La sua espressione appare confusa e mi guarda come se fossi pazza.

« Ciao mammina, i tuoi piani sono andati a farsi fottere, mmh? » chiede sollevando l'angolo della bocca, formando un sorriso perfido.

« Sì, insieme a te. È il tuo hobby preferito, vero? » dico, e mi alzo, appoggiando le mani sulle ginocchia.
Una volta in piedi, mi stiracchio e mi porto un braccio dietro la nuca. Giro intorno al tavolo per raggiungerla e, quando sono davanti a lei, alza un sopracciglio, dalla forma perfetta, e mi scruta con i suoi occhi neri.

« Hai bevuto? » chiede, sedendosi sullo sgabello.

« Cavolo, tu sì che sei perspicace. » batto le mani ridendo e lei alza gli occhi al cielo.

« Thomas sa che sei uscita? » chiede e si porta entrambe le mani sulle cosce. Faccio schioccare la lingua contro il palato e poi scoppio a ridere.

« Davvero pensi che a me freghi qualcosa di ciò che pensa Thomas? O qualsiasi altra persona in questa casa? » la guardo con aria di sfida e lei scrolla le spalle.

« No, lo sappiamo tutti che fai sempre quello che ti pare. » dice e scende dallo sgabello, ma si blocca quando vede qualcuno dietro di me. E già posso immaginare chi sia. Il rompi coglioni di Thomas, ovviamente.
Perché diamine questi due devono respirare lo stesso ossigeno che respiro io?

« Cos'è che hai fatto? » chiede con tono duro, e mi giro lentamente verso di lui, con le braccia conserte e l'espressione scocciata. Mi danno noia tutti in questa casa. Sono tutti così vigilanti e fissati con quelle maledette regole.

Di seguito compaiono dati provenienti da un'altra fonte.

<file path="src/ffpa_pkg.sv">
// Shared types, codes and field widths for the first-fit page-run allocator.
package ffpa_pkg;

	localparam int USER_PAGE_COUNT_DEF = 512;
	localparam int PAGE_BYTES_DEF      = 4096;

	localparam int OP_W   = 2;
	localparam int SIZE_W = 22;
	localparam int ADDR_W = 23;
	localparam int BASE_W = 10;
	localparam int USED_W = 10;
	localparam int TAG_W  = 8;

	localparam logic [BASE_W-1:0] BASE_RST = 10'd530;

	localparam logic [OP_W-1:0] OP_ALLOC = 2'd0;
	localparam logic [OP_W-1:0] OP_FREE  = 2'd1;
	localparam logic [OP_W-1:0] OP_COUNT = 2'd2;

	typedef struct packed {
		logic [USED_W-1:0] used_pages;
		logic [ADDR_W-1:0] block_address;
		logic              status;
	} res_t;

endpackage

</file>
<file path="src/ffpa_owner_ram.sv">
// Owner map storage: one write port, one read port, registered read data.
module ffpa_owner_ram #(
	parameter int DEPTH = ffpa_pkg::USER_PAGE_COUNT_DEF,
	localparam int AW = $clog2(DEPTH)
) (
	input  logic                       clk,
	input  logic                       wr_en,
	input  logic [AW-1:0]              wr_addr,
	input  logic [ffpa_pkg::TAG_W-1:0] wr_data,
	input  logic                       rd_en,
	input  logic [AW-1:0]              rd_addr,
	output logic [ffpa_pkg::TAG_W-1:0] rd_data
);

	logic [ffpa_pkg::TAG_W-1:0] mem [DEPTH];

	always_ff @(posedge clk) begin
		if (wr_en) begin
			mem[wr_addr] <= wr_data;
		end
	end

	always_ff @(posedge clk) begin
		if (rd_en) begin
			rd_data <= mem[rd_addr];
		end
	end

endmodule

</file>
<file path="src/ffpa_ctrl.sv">
// Request sequencer: clear pass, first-fit scan, run fill and run free over the owner map.
module ffpa_ctrl #(
	parameter int USER_PAGE_COUNT = ffpa_pkg::USER_PAGE_COUNT_DEF,
	parameter int PAGE_BYTES      = ffpa_pkg::PAGE_BYTES_DEF,
	localparam int IDX_W = $clog2(USER_PAGE_COUNT)
) (
	input  logic                        clk,
	input  logic                        arst_n,
	input  logic [ffpa_pkg::BASE_W-1:0] base_page,
	input  logic                        req_valid,
	output logic                        req_ready,
	input  logic [ffpa_pkg::OP_W-1:0]   req_op,
	input  logic [ffpa_pkg::SIZE_W-1:0] req_size,
	input  logic [ffpa_pkg::ADDR_W-1:0] req_addr,
	output logic                        res_valid,
	input  logic                        res_ready,
	output ffpa_pkg::res_t              res,
	output logic                        mem_wr_en,
	output logic [IDX_W-1:0]            mem_wr_addr,
	output logic [ffpa_pkg::TAG_W-1:0]  mem_wr_data,
	output logic                        mem_rd_en,
	output logic [IDX_W-1:0]            mem_rd_addr,
	input  logic [ffpa_pkg::TAG_W-1:0]  mem_rd_data
);

	localparam int PB_SH  = $clog2(PAGE_BYTES);
	localparam int CNT_W  = $clog2(USER_PAGE_COUNT + 1);
	localparam int PGS_W  = ffpa_pkg::SIZE_W - PB_SH + 1;
	localparam int CMP_W  = (PGS_W > CNT_W ? PGS_W : CNT_W) + 1;
	localparam int PG_W   = ffpa_pkg::ADDR_W - PB_SH;
	localparam int DM_W   = PG_W > ffpa_pkg::BASE_W ? PG_W : ffpa_pkg::BASE_W;
	localparam int DEC_W  = (DM_W > CNT_W ? DM_W : CNT_W) + 1;
	localparam int SUM_W  = (IDX_W > ffpa_pkg::BASE_W ? IDX_W : ffpa_pkg::BASE_W) + 1;
	localparam int WIDE_W = SUM_W + PB_SH + ffpa_pkg::ADDR_W;

	localparam logic [IDX_W-1:0] LAST_IDX = IDX_W'(USER_PAGE_COUNT - 1);
	localparam logic [CNT_W-1:0] N_CNT    = CNT_W'(USER_PAGE_COUNT);

	localparam logic [2:0] ST_CLEAR = 3'd0;
	localparam logic [2:0] ST_IDLE  = 3'd1;
	localparam logic [2:0] ST_SCAN  = 3'd2;
	localparam logic [2:0] ST_FILL  = 3'd3;
	localparam logic [2:0] ST_FREE  = 3'd4;
	localparam logic [2:0] ST_DONE  = 3'd5;

	logic [2:0]                 state_q;
	logic [CNT_W-1:0]           ptr_q;
	logic                       rd_vld_s1;
	logic [IDX_W-1:0]           rd_idx_s1;
	logic [CNT_W-1:0]           run_q;
	logic [CNT_W-1:0]           pages_q;
	logic [ffpa_pkg::TAG_W-1:0] tag_q;
	logic                       first_q;
	logic [IDX_W-1:0]           end_q;
	logic [IDX_W-1:0]           start_q;
	logic [ffpa_pkg::TAG_W-1:0] next_tag_q;
	logic [CNT_W-1:0]           used_q;
	logic                       status_q;
	logic [ffpa_pkg::ADDR_W-1:0] baddr_q;

	logic                 accept;
	logic [PGS_W-1:0]     pages_w;
	logic                 size_zero;
	logic                 too_big;
	logic [PG_W-1:0]      fpage;
	logic [DEC_W-1:0]     fidx;
	logic                 below_base;
	logic                 beyond_map;
	logic [CNT_W-1:0]     run_n;
	logic                 hit;
	logic [CNT_W:0]       start_x;
	logic                 tag_hit;
	logic [SUM_W-1:0]     page_sum;
	logic [WIDE_W-1:0]    byte_wide;
	logic [CNT_W+ffpa_pkg::USED_W-1:0] used_wide;

	assign req_ready = (state_q == ST_IDLE);
	assign accept    = req_valid && req_ready;

	// Round the byte size up to whole pages.
	assign pages_w   = PGS_W'(req_size >> PB_SH) + PGS_W'(|req_size[PB_SH-1:0]);
	assign size_zero = (req_size == '0);
	assign too_big   = CMP_W'(pages_w) > CMP_W'(USER_PAGE_COUNT);

	// Free address to map index.
	assign fpage      = PG_W'(req_addr >> PB_SH);
	assign below_base = DEC_W'(fpage) < DEC_W'(base_page);
	assign fidx       = DEC_W'(fpage) - DEC_W'(base_page);
	assign beyond_map = fidx >= DEC_W'(USER_PAGE_COUNT);

	assign run_n   = (mem_rd_data == '0) ? run_q + CNT_W'(1) : '0;
	assign hit     = (run_n == pages_q);
	assign start_x = (CNT_W+1)'(rd_idx_s1) + (CNT_W+1)'(1) - (CNT_W+1)'(run_n);
	assign tag_hit = first_q ? (mem_rd_data != '0) : (mem_rd_data == tag_q);

	assign page_sum  = SUM_W'(start_q) + SUM_W'(base_page);
	assign byte_wide = WIDE_W'(page_sum) << PB_SH;
	assign used_wide = (CNT_W+ffpa_pkg::USED_W)'(used_q);

	always_comb begin
		mem_rd_en   = ((state_q == ST_SCAN) || (state_q == ST_FREE)) && (ptr_q < N_CNT);
		mem_rd_addr = ptr_q[IDX_W-1:0];
		mem_wr_en   = 1'b0;
		mem_wr_addr = ptr_q[IDX_W-1:0];
		mem_wr_data = '0;
		case (state_q)
			ST_CLEAR: begin
				mem_wr_en = 1'b1;
			end
			ST_FILL: begin
				mem_wr_en   = 1'b1;
				mem_wr_data = next_tag_q;
			end
			ST_FREE: begin
				mem_wr_en   = rd_vld_s1 && tag_hit;
				mem_wr_addr = rd_idx_s1;
			end
			default: begin
				mem_wr_en = 1'b0;
			end
		endcase
	end

	assign res_valid         = (state_q == ST_DONE);
	assign res.status        = status_q;
	assign res.block_address = baddr_q;
	assign res.used_pages    = used_wide[ffpa_pkg::USED_W-1:0];

	always_ff @(posedge clk or negedge arst_n) begin
		if (!arst_n) begin
			state_q    <= ST_CLEAR;
			ptr_q      <= '0;
			rd_vld_s1  <= 1'b0;
			run_q      <= '0;
			first_q    <= 1'b0;
			next_tag_q <= ffpa_pkg::TAG_W'(1);
			used_q     <= '0;
		end else begin
			rd_vld_s1 <= mem_rd_en;
			case (state_q)
				ST_CLEAR: begin
					if (ptr_q[IDX_W-1:0] == LAST_IDX) begin
						state_q <= ST_IDLE;
					end else begin
						ptr_q <= ptr_q + CNT_W'(1);
					end
				end
				ST_IDLE: begin
					if (accept) begin
						case (req_op)
							ffpa_pkg::OP_ALLOC: begin
								if (size_zero || too_big) begin
									state_q <= ST_DONE;
								end else begin
									ptr_q   <= '0;
									run_q   <= '0;
									state_q <= ST_SCAN;
								end
							end
							ffpa_pkg::OP_FREE: begin
								if (below_base || beyond_map) begin
									state_q <= ST_DONE;
								end else begin
									ptr_q   <= fidx[CNT_W-1:0];
									first_q <= 1'b1;
									state_q <= ST_FREE;
								end
							end
							default: begin
								state_q <= ST_DONE;
							end
						endcase
					end
				end
				ST_SCAN: begin
					// rewind to the run start on a hit, else advance the read pointer
					if (rd_vld_s1 && hit) begin
						ptr_q <= CNT_W'(start_x[IDX_W-1:0]);
					end else if (mem_rd_en) begin
						ptr_q <= ptr_q + CNT_W'(1);
					end
					if (rd_vld_s1) begin
						run_q <= run_n;
						if (hit) begin
							state_q <= ST_FILL;
						end else if (rd_idx_s1 == LAST_IDX) begin
							state_q <= ST_DONE;
						end
					end
				end
				ST_FILL: begin
					used_q <= used_q + CNT_W'(1);
					if (ptr_q[IDX_W-1:0] == end_q) begin
						next_tag_q <= (next_tag_q == '1) ? ffpa_pkg::TAG_W'(1)
						                                 : next_tag_q + ffpa_pkg::TAG_W'(1);
						state_q    <= ST_DONE;
					end else begin
						ptr_q <= ptr_q + CNT_W'(1);
					end
				end
				ST_FREE: begin
					if (mem_rd_en) begin
						ptr_q <= ptr_q + CNT_W'(1);
					end
					if (rd_vld_s1) begin
						first_q <= 1'b0;
						if (tag_hit) begin
							used_q <= used_q - CNT_W'(1);
							if (rd_idx_s1 == LAST_IDX) begin
								state_q <= ST_DONE;
							end
						end else begin
							state_q <= ST_DONE;
						end
					end
				end
				ST_DONE: begin
					if (res_ready) begin
						state_q <= ST_IDLE;
					end
				end
				default: begin
					state_q <= ST_IDLE;
				end
			endcase
		end
	end

	always_ff @(posedge clk) begin
		rd_idx_s1 <= mem_rd_addr;
		if (accept) begin
			status_q <= (req_op != ffpa_pkg::OP_COUNT);
			baddr_q  <= '0;
			pages_q  <= CNT_W'(pages_w);
		end
		if ((state_q == ST_SCAN) && rd_vld_s1 && hit) begin
			end_q   <= rd_idx_s1;
			start_q <= start_x[IDX_W-1:0];
		end
		if ((state_q == ST_FILL) && (ptr_q[IDX_W-1:0] == end_q)) begin
			status_q <= 1'b0;
			baddr_q  <= byte_wide[ffpa_pkg::ADDR_W-1:0];
		end
		if ((state_q == ST_FREE) && rd_vld_s1 && first_q) begin
			tag_q <= mem_rd_data;
			if (tag_hit) begin
				status_q <= 1'b0;
			end
		end
	end

	a_no_rw_same_entry: assert property (@(posedge clk) disable iff (!arst_n)
		(mem_wr_en && mem_rd_en) |-> (mem_wr_addr != mem_rd_addr))
		else $error("owner map read and write hit the same entry");

	a_used_bounded: assert property (@(posedge clk) disable iff (!arst_n)
		used_q <= N_CNT)
		else $error("used page count above map size");

	a_tag_nonzero: assert property (@(posedge clk) disable iff (!arst_n)
		next_tag_q != '0)
		else $error("next tag is zero");

	a_free_has_used: assert property (@(posedge clk) disable iff (!arst_n)
		((state_q == ST_FREE) && rd_vld_s1 && tag_hit) |-> (used_q != '0))
		else $error("free clears a page while the used count is zero");

endmodule

</file>
<file path="src/first_fit_page_run_allocator.sv">
// Top level of the first-fit page-run allocator: stream ports, base register, result stage.
//
// One request beat in, one result beat out. The owner map (one 8-bit tag per
// user page) sits in a single-port-write, single-port-read memory with
// registered read data, and allocate and free requests walk it one entry per
// cycle. After reset the block first zeroes the whole map and holds s_tready
// low until that pass is done; base_page writes are taken meanwhile. Allocate
// scans for the first free run that fits, reading one entry per cycle, then
// fills that run, writing one tag per cycle; a miss scans the whole map. Free
// clears forward from the given page while the owner tag matches, one clear
// per cycle. Zero-size or oversized allocates, and frees that fall below
// base_page or past the map, return without a map walk. The result sits in an
// output register, so the next request is accepted while an earlier result
// still waits on m_tready. Write base_page only while no request is outstanding.
module first_fit_page_run_allocator #(
	parameter int USER_PAGE_COUNT = ffpa_pkg::USER_PAGE_COUNT_DEF,
	parameter int PAGE_BYTES      = ffpa_pkg::PAGE_BYTES_DEF
) (
	input  logic        clk,
	input  logic        arst_n,
	// base page register
	input  logic        cfg_wr_en,
	input  logic [9:0]  cfg_wr_data,
	// request stream
	input  logic        s_tvalid,
	output logic        s_tready,
	input  logic [47:0] s_tdata,   // [21:0] size_bytes, [44:22] address, rest zero
	input  logic [1:0]  s_tuser,   // [1:0] operation
	// result stream
	output logic        m_tvalid,
	input  logic        m_tready,
	output logic [39:0] m_tdata    // [0] status, [23:1] block_address, [33:24] used_pages
);

	localparam int IDX_W = $clog2(USER_PAGE_COUNT);

	logic [ffpa_pkg::BASE_W-1:0] base_q;

	logic                       res_valid;
	logic                       res_ready;
	ffpa_pkg::res_t             res;
	ffpa_pkg::res_t             out_q;
	logic                       out_vld_q;

	logic                       mem_wr_en;
	logic [IDX_W-1:0]           mem_wr_addr;
	logic [ffpa_pkg::TAG_W-1:0] mem_wr_data;
	logic                       mem_rd_en;
	logic [IDX_W-1:0]           mem_rd_addr;
	logic [ffpa_pkg::TAG_W-1:0] mem_rd_data;

	// Base page register: plain write, no read-back.
	always_ff @(posedge clk or negedge arst_n) begin
		if (!arst_n) begin
			base_q <= ffpa_pkg::BASE_RST;
		end else if (cfg_wr_en) begin
			base_q <= cfg_wr_data;
		end
	end

	ffpa_ctrl #(
		.USER_PAGE_COUNT (USER_PAGE_COUNT),
		.PAGE_BYTES      (PAGE_BYTES)
	) u_ctrl (
		.clk         (clk),
		.arst_n      (arst_n),
		.base_page   (base_q),
		.req_valid   (s_tvalid),
		.req_ready   (s_tready),
		.req_op      (s_tuser),
		.req_size    (s_tdata[21:0]),
		.req_addr    (s_tdata[44:22]),
		.res_valid   (res_valid),
		.res_ready   (res_ready),
		.res         (res),
		.mem_wr_en   (mem_wr_en),
		.mem_wr_addr (mem_wr_addr),
		.mem_wr_data (mem_wr_data),
		.mem_rd_en   (mem_rd_en),
		.mem_rd_addr (mem_rd_addr),
		.mem_rd_data (mem_rd_data)
	);

	ffpa_owner_ram #(
		.DEPTH (USER_PAGE_COUNT)
	) u_owner_ram (
		.clk     (clk),
		.wr_en   (mem_wr_en),
		.wr_addr (mem_wr_addr),
		.wr_data (mem_wr_data),
		.rd_en   (mem_rd_en),
		.rd_addr (mem_rd_addr),
		.rd_data (mem_rd_data)
	);

	// Output stage: take a new result when empty or when the held beat leaves.
	assign res_ready = !out_vld_q || m_tready;

	always_ff @(posedge clk or negedge arst_n) begin
		if (!arst_n) begin
			out_vld_q <= 1'b0;
		end else if (res_ready) begin
			out_vld_q <= res_valid;
		end
	end

	always_ff @(posedge clk) begin
		if (res_valid && res_ready) begin
			out_q <= res;
		end
	end

	assign m_tvalid = out_vld_q;
	assign m_tdata  = {6'd0, out_q.used_pages, out_q.block_address, out_q.status};

endmodule

</file>
<file path="config.mk">
export PLATFORM = sky130hd
export DESIGN_NAME = first_fit_page_run_allocator
export DESIGN_NICKNAME = d
export VERILOG_FILES = /design/src/ffpa_pkg.sv /design/src/ffpa_owner_ram.sv /design/src/ffpa_ctrl.sv /design/src/first_fit_page_run_allocator.sv
export SDC_FILE = /design/constraint.sdc
export NUM_CORES = 2
export LEC_CHECK = 0
export BUFFER_PORTS_ARGS = -buffer_cell sky130_fd_sc_hd__buf_2
export CAP_MARGIN = 10
export CORE_MARGIN = 2
export CORE_UTILIZATION = 48
export CTS_BUF_LIST = sky130_fd_sc_hd__clkbuf_8
export DETAILED_ROUTE_END_ITERATION = 8
export PLACE_DENSITY = 0.66
export SLEW_MARGIN = 20
export SYNTH_ARGS = -nofsm -noshare
export SYNTH_HDL_FRONTEND = slang
export SYNTH_SLANG_ARGS = --single-unit
</file>
<file path="constraint.sdc">
create_clock -name clk -period 9.2 [get_ports clk]
set_clock_uncertainty 0.05 [all_clocks]
set_input_delay 0.46 -clock clk [delete_from_list [all_inputs] [get_ports clk]]
set_output_delay 0.46 -clock clk [all_outputs]
set_load 0.005 [all_outputs]
</file>
==> summary.md <==
| Metric | Value |
|---|---|
| Relative max-transition margin | `0.170` |
| Final number of setup-violating endpoints | `0` |
| First drt pass iteration count | `6` |
| Area grow syn2layout | `11.0%` |
| Largest voltage drop on the vdd net | `about 0.26 mV` |
| Cell type with the highest aggregate area in the netlist | `edfxtp_1` |
| Pins over their slew limit | `0` |
| Filler cell count in the final layout | `25600` |
| Class of the worst hold path | `input port to flip-flop` |
| Combinational power share | `0.192` |
| Summed negative setup slack over all endpoints | `0 ps` |
| Leakage Power | `49.7 nW` |
| Crit path launch type | `flip-flop` |
| Worst Setup Slack post-DPL | `3830 ps` |
| Count of cell types in the netlist | `75` |
| I/O pins | `107` |
| Minimum period implied by the final worst setup slack | `5460 ps` |
| Effective utilization at floorplan | `0.483` |
| Cells after Synth | `about 7500` |
| Reg2Reg Setup Slack | `about 3700 ps` |
| Total buffers and inverters traversed by the critical path | `2` |
| Mean cell area of the mapped netlist | `approximately 22 um^2` |
| Area of the core region | `around 340000 um^2` |
| Clk Tree Root Cell | `clkbuf_8` |
| CP required | `9880 ps` |
| Largest delay share family, worst path | `simple AND/OR/NAND/NOR gates` |
| R2R cell count | `9` |
| Overall routed net length | `between 300 and 400 mm` |
| Chip width | `592 um` |
| Most common cell after layout, fill and taps aside | `edfxtp_1` |
| Drt first-iter violations | `between 9000 and 10000` |
| Sequential fraction of design power | `0.486` |
| Number of global-route vias before repair | `~80000` |
| Worst Path Arrival | `approximately 6200 ps` |
| Total clock buffers created by CTS | `approximately 650` |
| Number of antenna violations at the first check in global routing | `9` |
| Combined global-route utilization of all metal layers | `0.221` |
| Number of vias in the routed layout | `79300` |
| Cell with the largest stage delay on the worst path | `nand3_4` |
| HP Start | `s_tdata[39]` |
| Total of warnings raised by yosys | `0` |
| Die Height | `around 590 um` |
| Switching share of total power | `0.288` |
| Internal power of the cells | `31.6 mW` |
| Cell Area, Synth | `approximately 170000 um^2` |
| Highest-count cells in the layout ignoring fill and taps | `4173 x edfxtp_1, 1297 x mux4_2, 663 x clkbuf_8` |
| Post-route worst hold slack | `121 ps` |
| Average via count per standard cell | `just over 6` |
| Highest Clock Rate | `0.183 GHz` |
| Crit Path Class | `flip-flop to flip-flop` |
| Net switching power of the design | `12.8 mW` |
| Layout cell share with drive strength beyond 1 | `0.277` |
| Share of the cycle needed by the critical path after routing | `0.594` |
| CP max FO | `20` |
| Transition at the pin with the smallest max-transition slack | `approximately 1200 ps` |
| Top flip-flop cell by instance count after synthesis | `edfxtp_1` |
| Proportion of synthesized chip area in sequential cells | `0.764` |
| Area share of the largest cell type after synthesis | `0.755` |
| Footprint of the flip-flops and latches | `~130000 um^2` |
| Number of cells on the worst hold path | `6` |
| Destination of the worst hold path | `u_ctrl.ptr_q[5]` |
| Post-route setup slack | `roughly 3700 ps` |
| # rows | `215` |
| Clock transition time at the flip-flop clock pins of the worst setup and hold paths | `~70 ps` |
| R2r startpoint | `u_owner_ram.rd_data[1]` |
| Number of nets still failing antenna checks after routing | `0` |
| Count of maximum capacitance violations | `0` |
| End of the worst register-to-register path | `u_owner_ram.mem[3][1]` |
| Setup repair after global routing missed its margin | `no` |
| Maximum number of pins on one net before global-route repair | `approximately 230` |
| First-pass GRT wire length | `562 mm` |
| Grt ovf | `0` |
| Register bit count reported by yosys | `roughly 4200` |
| Async S/R FF share, synth | `0.0127` |
| Crit end category | `flip-flop` |
| Clk pwr share | `0.322` |
| Post-route core utilization | `0.536` |
| Crit-path most repeated cell | `buf_4` |
| Number of nets in the final layout | `8068` |
| Crit-path cells | `xnor2_1, nand4_1, o31ai_1, a31oi_2, o31ai_4, buf_4, nand3_4, buf_4, nor2_1` |
| Placed cell areas | `about 170000 um^2` |
| Non-Filler Cell Area, Final | `about 180000 um^2` |
| CP max stage delay | `820 ps` |
| CTS max path bufs | `4` |
| Clock sink count | `4237` |
| Final number of hold-violating endpoints | `0` |
| Result of the run | `completed` |
| GPL Wtd Cong | `approximately 0.85` |
| Number of design rule violations left after detail routing | `0` |
| HPWL after DPL | `about 220 mm` |
| Final routed wire length divided by cell count | `30.0 um` |
| Area of the multi-input gates | `about 37000 um^2` |
| CTS tree | `done` |
| Input/output buffers | `between 70 and 80` |
| Number of H-tree branching levels | `6` |
| Area enclosed by the die boundary | `roughly 350000 um^2` |
| Post-synth EDFFs | `around 4200` |
| Top cells by area in the synthesized netlist | `edfxtp_1 75%, mux4_2 18%, nor2_1 1.3%, dfrtp_1 0.75%, clkbuf_1 0.55%` |
| Pwr/cell area | `241 nW/um^2` |
| Clock latency on the worst-skew pair | `1200 ps` |
-- timing repair --
| action | 4_1_cts | 5_1_grt |
|---|---|---|
| hold buffers | 78 | 0 |
| endpoints found under the setup margin | 0 | 0 |
| buffers inserted | 0 | 0 |
| resized for setup | 0 | 0 |
| hold endpoints to repair | 132 | 0 |
-- final cells by class --
type | instances | area share
sequential | 4237 | 0.689
tap | 4557 | 0.0309
multi-input combinational | 2742 | 0.203
inverter | 46 | 0.000937
clock buffer | 663 | 0.0495
antenna | 3 | 0.0000407
timing repair buffer | 273 | 0.0128
clock inverter | 480 | 0.0137
-- sequential cells by signal, summed over array words and instances, names as in the netlist, 8 cells and up --
register,cells
u_ctrl.baddr_q,11
u_owner_ram.rd_data,8
u_ctrl.end_q,9
u_owner_ram.mem,4096
base_q,10
u_ctrl.pages_q,10
u_ctrl.ptr_q,10
u_ctrl.start_q,9
u_ctrl.rd_idx_s1,9
u_ctrl.next_tag_q,8
u_ctrl.used_q,10
u_ctrl.tag_q,8
u_ctrl.run_q,10
m_tdata,22
-- worst max-delay path by stage --
stage / start / endpoint / slack, ps / cells past startpoint
floorplan: u_ctrl.state_q[0] / u_owner_ram.mem[0][1] / 100 / 4
global placement: u_ctrl.ptr_q[0] / u_owner_ram.rd_data[6] / 3790 / 9
detailed placement: u_ctrl.ptr_q[0] / u_owner_ram.rd_data[6] / 3830 / 9
CTS: u_owner_ram.rd_data[1] / u_owner_ram.mem[3][3] / 3810 / 9
global route: u_ctrl.ptr_q[0] / u_owner_ram.rd_data[6] / 3550 / 9
finish: u_owner_ram.rd_data[1] / u_owner_ram.mem[3][1] / 3740 / 9
-- logic make-up after synthesis --
group | share of synthesized area
other cells | 0.0000226
mux | 0.178
buf+inv | 0.0124
flops | 0.764
xor+xnor | 0.00380
simple gates | 0.0240
fa+ha+maj | 0.00410
compound gates | 0.0131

« Non so, ho ucciso una persona e poi l'ho buttata giù da un ponte. » faccio spallucce e lui sembra esasperato.
Voglio assolutamente uscire fuori da questa stanza, perché insieme a loro due rischio di soffocare sul posto.
Esco dalla cucina e mi dirigo verso la mia stanza, ma Thomas mi afferra il polso.

« Che cazzo hai fatto, Iris? Sii seria. » mi ammonisce e ridacchio. Prima mi piaceva sempre vederlo arrabbiato, geloso, esasperato, fino a portarlo a dubitare di sé stesso. Ero riuscita a manipolargli la mente e potrei farlo ancora.

« Avevo gli ormoni impazziti e quindi sono andata beh...Sai, come quando voi andate a divertirvi con le ragazze, sono andata a divertirmi anche io...» gesticolo con una mano, mentre rido e Thomas molla il mio polso e si passa una mano sul viso.